• **WORK REQUEST**: Go line by line through the records below. Copy whichever lines contain the string "last".

• **RECORDS FOR THE EXERCISE**:
==> src/design/rde_back.sv <==
// ----------------------------------------------------------------------------
// rde_back
// Splits gaps into filler count and remainder, and emits the table bytes.
// ----------------------------------------------------------------------------
module rde_back
  import rde_pkg::*;
#(
  parameter int MAX_GAP = 254
) (
  input  logic      clk_i,
  input  logic      rst_ni,
  input  logic      job_avail_i,
  input  job_t      job_i,
  output logic      pop_o,
  output logic      out_valid_o,
  input  logic      out_stall_i,
  output out_item_t out_item_o
);

  // Reciprocal of the gap limit, scaled by 2^40; the quotient estimate is
  // at most one low for any 32-bit dividend
  localparam int          RecipShift = 40;
  localparam logic [40:0] RecipM = 41'((64'd1 << RecipShift) / 64'(MAX_GAP));
  localparam logic [19:0] RecipLo = RecipM[19:0];
  localparam logic [20:0] RecipHi = RecipM[40:20];
  localparam logic [7:0]  Gap = 8'(MAX_GAP);

  logic en;

  // Stage 1: partial products
  logic        s1_valid_q;
  job_t        s1_job_q;
  logic [51:0] s1_pp_lo_q;
  logic [52:0] s1_pp_hi_q;

  // Stage 2: quotient estimate
  logic        s2_valid_q;
  job_t        s2_job_q;
  logic [31:0] s2_qest_q;
  logic [72:0] s2_prod;

  // Stage 3: estimate times gap limit
  logic        s3_valid_q;
  job_t        s3_job_q;
  logic [31:0] s3_qest_q;
  logic [31:0] s3_qd_q;
  logic [39:0] s3_qd;

  // Emitter
  logic        out_valid_q;
  out_item_t   out_item_q, out_item_d;
  logic [1:0]  byte_idx_q;
  logic        load_ok;
  logic        s3_done;
  logic [31:0] rem_raw;
  logic [8:0]  rem_corr;
  logic [31:0] quot;
  logic [7:0]  pos_byte;

  assign load_ok = !out_valid_q || !out_stall_i;
  assign s3_done = s3_valid_q && load_ok &&
                   ((s3_job_q.kind != JOB_FIRST) || (byte_idx_q == 2'd3));
  assign en      = !s3_valid_q || s3_done;
  assign pop_o   = en && job_avail_i;

  assign s2_prod = 73'(s1_pp_lo_q) + (73'(s1_pp_hi_q) << 20);
  assign s3_qd   = 40'(s2_qest_q) * 40'(Gap);

  // Correct the estimate with one compare and subtract
  always_comb begin
    rem_raw = s3_job_q.value - s3_qd_q;
    if (rem_raw[8:0] >= {1'b0, Gap}) begin
      rem_corr = rem_raw[8:0] - {1'b0, Gap};
      quot     = s3_qest_q + 32'd1;
    end else begin
      rem_corr = rem_raw[8:0];
      quot     = s3_qest_q;
    end
  end

  // Pick the position byte, most significant first
  always_comb begin
    unique case (byte_idx_q)
      2'd0:    pos_byte = s3_job_q.value[31:24];
      2'd1:    pos_byte = s3_job_q.value[23:16];
      2'd2:    pos_byte = s3_job_q.value[15:8];
      default: pos_byte = s3_job_q.value[7:0];
    endcase
  end

  // Form the next result
  always_comb begin
    out_item_d.out_byte  = 8'd0;
    out_item_d.fill_ones = '0;
    out_item_d.last      = 1'b1;
    unique case (s3_job_q.kind)
      JOB_FIRST: begin
        out_item_d.out_byte = pos_byte;
        out_item_d.last     = (byte_idx_q == 2'd3);
      end
      JOB_DELTA: begin
        if (!s3_job_q.zero_gap) begin
          out_item_d.out_byte  = rem_corr[7:0] + 8'd1;
          out_item_d.fill_ones = quot[24:0];
        end
      end
      default: ;
    endcase
  end

  // Advance the divide pipeline as one
  always_ff @(posedge clk_i or negedge rst_ni) begin
    if (!rst_ni) begin
      s1_valid_q <= 1'b0;
      s2_valid_q <= 1'b0;
      s3_valid_q <= 1'b0;
    end else if (en) begin
      s1_valid_q <= job_avail_i;
      s2_valid_q <= s1_valid_q;
      s3_valid_q <= s2_valid_q;
    end
  end

  always_ff @(posedge clk_i) begin
    if (en) begin
      s1_job_q   <= job_i;
      s1_pp_lo_q <= 52'(job_i.value) * 52'(RecipLo);
      s1_pp_hi_q <= 53'(job_i.value) * 53'(RecipHi);
      s2_job_q   <= s1_job_q;
      s2_qest_q  <= s2_prod[71:40];
      s3_job_q   <= s2_job_q;
      s3_qest_q  <= s2_qest_q;
      s3_qd_q    <= s3_qd[31:0];
    end
  end

  // Hold the result until taken; step through position bytes
  always_ff @(posedge clk_i or negedge rst_ni) begin
    if (!rst_ni) begin
      out_valid_q <= 1'b0;
      byte_idx_q  <= 2'd0;
    end else if (load_ok) begin
      out_valid_q <= s3_valid_q;
      if (s3_valid_q) begin
        byte_idx_q <= s3_done ? 2'd0 : byte_idx_q + 2'd1;
      end
    end
  end

  always_ff @(posedge clk_i) begin
    if (load_ok && s3_valid_q) begin
      out_item_q <= out_item_d;
    end
  end

  assign out_valid_o = out_valid_q;
  assign out_item_o  = out_item_q;

endmodule

==> src/design/relocation_delta_encoder.sv <==
// ----------------------------------------------------------------------------
// relocation_delta_encoder
// Encodes a stream of relocation words into a delta relocation table.
// ----------------------------------------------------------------------------
// Usage:
//   Input channel in_valid_i / in_stall_o / in_item_i carries one relocation
//   word or an end marker per request. Output channel out_valid_o /
//   out_stall_i / out_item_o carries table bytes, each with its count of
//   0x01 filler bytes. A request moves when valid is high and stall is low.
//   Registers are written through cfg_we_i / cfg_idx_i / cfg_data_i while
//   the block is idle; an index beyond the list is ignored.
//   The front end takes one request per cycle while its queue has room and
//   keeps the stream position. The back end splits each gap by MAX_GAP with
//   a reciprocal multiply over three pipeline stages, then the output
//   register. Sustained rate is one request per cycle while the receiver
//   does not stall; only the first relocation of a stream holds the output
//   for one result per position byte. Reset clears the stream state, the
//   queue and the pipeline and loads the register defaults. When the
//   receiver stalls, the output holds, the queue fills and in_stall_o rises
//   once it is full.
// ----------------------------------------------------------------------------
module relocation_delta_encoder
  import rde_pkg::*;
#(
  parameter int MAX_GAP     = 254,
  parameter int QUEUE_DEPTH = 4
) (
  input  logic        clk_i,
  input  logic        rst_ni,
  input  logic        cfg_we_i,
  input  logic [1:0]  cfg_idx_i,
  input  logic [15:0] cfg_data_i,
  input  logic        in_valid_i,
  output logic        in_stall_o,
  input  in_item_t    in_item_i,
  output logic        out_valid_o,
  input  logic        out_stall_i,
  output out_item_t   out_item_o
);

  localparam int JobW = $bits(job_t);

  logic            accept;
  logic            push;
  job_t            push_job;
  logic            pop;
  logic [JobW-1:0] pop_data;
  logic            q_empty;
  logic            q_full;

  assign in_stall_o = q_full;
  assign accept     = in_valid_i && !q_full;

  rde_front u_front (
    .clk_i      (clk_i),
    .rst_ni     (rst_ni),
    .cfg_we_i   (cfg_we_i),
    .cfg_idx_i  (cfg_idx_i),
    .cfg_data_i (cfg_data_i),
    .accept_i   (accept),
    .item_i     (in_item_i),
    .push_o     (push),
    .job_o      (push_job)
  );

  rde_fifo #(
    .DATA_W (JobW),
    .DEPTH  (QUEUE_DEPTH)
  ) u_queue (
    .clk_i       (clk_i),
    .rst_ni      (rst_ni),
    .push_i      (push),
    .push_data_i (push_job),
    .pop_i       (pop),
    .pop_data_o  (pop_data),
    .empty_o     (q_empty),
    .full_o      (q_full)
  );

  rde_back #(
    .MAX_GAP (MAX_GAP)
  ) u_back (
    .clk_i       (clk_i),
    .rst_ni      (rst_ni),
    .job_avail_i (!q_empty),
    .job_i       (job_t'(pop_data)),
    .pop_o       (pop),
    .out_valid_o (out_valid_o),
    .out_stall_i (out_stall_i),
    .out_item_o  (out_item_o)
  );

endmodule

• **EXERCISE RESULT**:
    out_item_d.last      = 1'b1;
        out_item_d.last     = (byte_idx_q == 2'd3);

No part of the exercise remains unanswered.